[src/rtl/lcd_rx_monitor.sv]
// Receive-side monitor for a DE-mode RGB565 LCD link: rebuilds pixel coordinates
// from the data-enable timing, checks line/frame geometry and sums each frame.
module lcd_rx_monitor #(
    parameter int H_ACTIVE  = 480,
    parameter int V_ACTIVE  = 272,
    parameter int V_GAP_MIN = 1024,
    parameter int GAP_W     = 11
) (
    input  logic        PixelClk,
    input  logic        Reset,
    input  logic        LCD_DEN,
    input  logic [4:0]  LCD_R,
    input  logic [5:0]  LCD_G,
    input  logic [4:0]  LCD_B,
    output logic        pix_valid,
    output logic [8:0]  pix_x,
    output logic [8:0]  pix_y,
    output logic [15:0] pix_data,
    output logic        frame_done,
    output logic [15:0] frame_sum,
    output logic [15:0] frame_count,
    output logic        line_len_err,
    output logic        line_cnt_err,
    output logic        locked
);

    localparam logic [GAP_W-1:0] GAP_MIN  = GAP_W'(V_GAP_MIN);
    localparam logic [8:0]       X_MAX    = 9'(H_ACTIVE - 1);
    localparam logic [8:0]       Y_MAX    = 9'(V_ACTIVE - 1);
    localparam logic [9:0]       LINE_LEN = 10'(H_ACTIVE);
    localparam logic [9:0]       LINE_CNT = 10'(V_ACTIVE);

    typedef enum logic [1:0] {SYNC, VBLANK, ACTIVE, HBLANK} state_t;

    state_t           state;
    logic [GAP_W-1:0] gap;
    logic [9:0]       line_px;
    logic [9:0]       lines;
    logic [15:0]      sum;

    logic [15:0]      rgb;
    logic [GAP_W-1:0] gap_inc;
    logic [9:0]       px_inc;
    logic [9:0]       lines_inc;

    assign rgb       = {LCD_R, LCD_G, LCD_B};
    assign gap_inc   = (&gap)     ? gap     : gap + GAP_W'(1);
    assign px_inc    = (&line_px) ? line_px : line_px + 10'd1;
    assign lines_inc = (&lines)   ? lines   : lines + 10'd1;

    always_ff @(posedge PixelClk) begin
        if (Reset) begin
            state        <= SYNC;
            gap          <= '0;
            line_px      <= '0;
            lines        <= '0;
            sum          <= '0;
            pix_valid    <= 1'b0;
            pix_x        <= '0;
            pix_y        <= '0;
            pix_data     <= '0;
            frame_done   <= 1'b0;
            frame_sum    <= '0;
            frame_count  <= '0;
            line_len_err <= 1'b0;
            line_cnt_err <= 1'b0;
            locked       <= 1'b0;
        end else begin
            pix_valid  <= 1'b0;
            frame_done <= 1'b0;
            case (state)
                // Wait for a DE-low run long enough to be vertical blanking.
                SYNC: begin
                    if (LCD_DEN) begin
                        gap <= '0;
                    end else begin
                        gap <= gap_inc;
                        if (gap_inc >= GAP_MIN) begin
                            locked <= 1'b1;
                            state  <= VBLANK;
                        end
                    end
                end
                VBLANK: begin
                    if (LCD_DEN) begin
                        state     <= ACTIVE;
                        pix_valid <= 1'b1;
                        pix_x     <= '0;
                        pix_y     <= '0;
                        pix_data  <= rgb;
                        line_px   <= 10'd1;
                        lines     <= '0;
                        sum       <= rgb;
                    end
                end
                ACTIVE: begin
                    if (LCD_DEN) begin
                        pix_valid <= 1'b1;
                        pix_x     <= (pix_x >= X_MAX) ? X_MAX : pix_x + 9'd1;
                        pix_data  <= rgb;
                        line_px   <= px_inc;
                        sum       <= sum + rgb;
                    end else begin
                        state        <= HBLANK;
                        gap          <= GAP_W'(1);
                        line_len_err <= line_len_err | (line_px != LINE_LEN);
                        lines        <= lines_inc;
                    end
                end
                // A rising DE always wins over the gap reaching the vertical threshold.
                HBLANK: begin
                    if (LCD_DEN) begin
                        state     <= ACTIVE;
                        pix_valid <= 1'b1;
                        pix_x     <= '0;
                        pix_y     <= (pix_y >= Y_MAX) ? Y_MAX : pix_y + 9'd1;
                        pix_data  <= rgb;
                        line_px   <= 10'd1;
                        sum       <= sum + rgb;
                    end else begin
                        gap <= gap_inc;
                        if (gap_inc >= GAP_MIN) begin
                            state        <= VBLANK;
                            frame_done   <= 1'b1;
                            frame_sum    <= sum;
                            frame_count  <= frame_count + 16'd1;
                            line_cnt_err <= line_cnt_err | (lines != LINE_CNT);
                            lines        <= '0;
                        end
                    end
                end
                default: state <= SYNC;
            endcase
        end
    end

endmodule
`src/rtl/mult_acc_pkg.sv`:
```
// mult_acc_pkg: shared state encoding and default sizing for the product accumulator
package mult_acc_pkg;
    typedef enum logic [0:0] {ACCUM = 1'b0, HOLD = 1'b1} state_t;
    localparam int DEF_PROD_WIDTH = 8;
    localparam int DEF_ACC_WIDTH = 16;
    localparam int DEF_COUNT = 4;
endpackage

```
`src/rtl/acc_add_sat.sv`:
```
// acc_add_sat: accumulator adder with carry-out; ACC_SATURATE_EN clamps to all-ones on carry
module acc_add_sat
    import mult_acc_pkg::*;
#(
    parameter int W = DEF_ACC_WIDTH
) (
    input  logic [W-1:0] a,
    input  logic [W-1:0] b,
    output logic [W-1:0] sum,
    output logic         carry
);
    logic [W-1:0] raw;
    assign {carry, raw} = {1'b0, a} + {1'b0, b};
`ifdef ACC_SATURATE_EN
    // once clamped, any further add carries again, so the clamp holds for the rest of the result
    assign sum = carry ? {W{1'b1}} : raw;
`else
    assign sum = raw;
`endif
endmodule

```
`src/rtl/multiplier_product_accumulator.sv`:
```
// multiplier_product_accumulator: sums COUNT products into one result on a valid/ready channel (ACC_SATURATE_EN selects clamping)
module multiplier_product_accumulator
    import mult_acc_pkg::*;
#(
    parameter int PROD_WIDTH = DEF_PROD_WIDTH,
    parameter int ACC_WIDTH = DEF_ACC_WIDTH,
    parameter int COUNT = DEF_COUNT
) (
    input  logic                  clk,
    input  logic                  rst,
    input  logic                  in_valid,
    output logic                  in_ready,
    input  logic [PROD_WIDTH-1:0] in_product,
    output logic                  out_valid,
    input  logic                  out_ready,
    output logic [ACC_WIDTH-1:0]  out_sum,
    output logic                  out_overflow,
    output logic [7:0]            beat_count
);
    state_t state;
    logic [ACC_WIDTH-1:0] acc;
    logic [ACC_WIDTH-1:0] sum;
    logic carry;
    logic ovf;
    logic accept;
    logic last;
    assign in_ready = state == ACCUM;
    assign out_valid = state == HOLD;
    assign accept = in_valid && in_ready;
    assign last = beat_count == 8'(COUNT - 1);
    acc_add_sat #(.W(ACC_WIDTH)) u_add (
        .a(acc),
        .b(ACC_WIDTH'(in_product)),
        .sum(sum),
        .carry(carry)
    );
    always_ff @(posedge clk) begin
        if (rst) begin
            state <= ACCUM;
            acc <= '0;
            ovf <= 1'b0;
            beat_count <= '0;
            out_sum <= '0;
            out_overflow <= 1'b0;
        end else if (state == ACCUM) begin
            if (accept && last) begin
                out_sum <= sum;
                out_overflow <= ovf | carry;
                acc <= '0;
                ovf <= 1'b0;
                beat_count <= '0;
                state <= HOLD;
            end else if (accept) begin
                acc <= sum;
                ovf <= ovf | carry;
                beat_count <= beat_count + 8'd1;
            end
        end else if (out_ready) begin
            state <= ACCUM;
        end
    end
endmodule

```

---+---

__What the task requires__.
Which lines of the listing above hold the word "typedef"? Copy each of them.

__Written reply__.
    typedef enum logic [1:0] {SYNC, VBLANK, ACTIVE, HBLANK} state_t;
    typedef enum logic [0:0] {ACCUM = 1'b0, HOLD = 1'b1} state_t;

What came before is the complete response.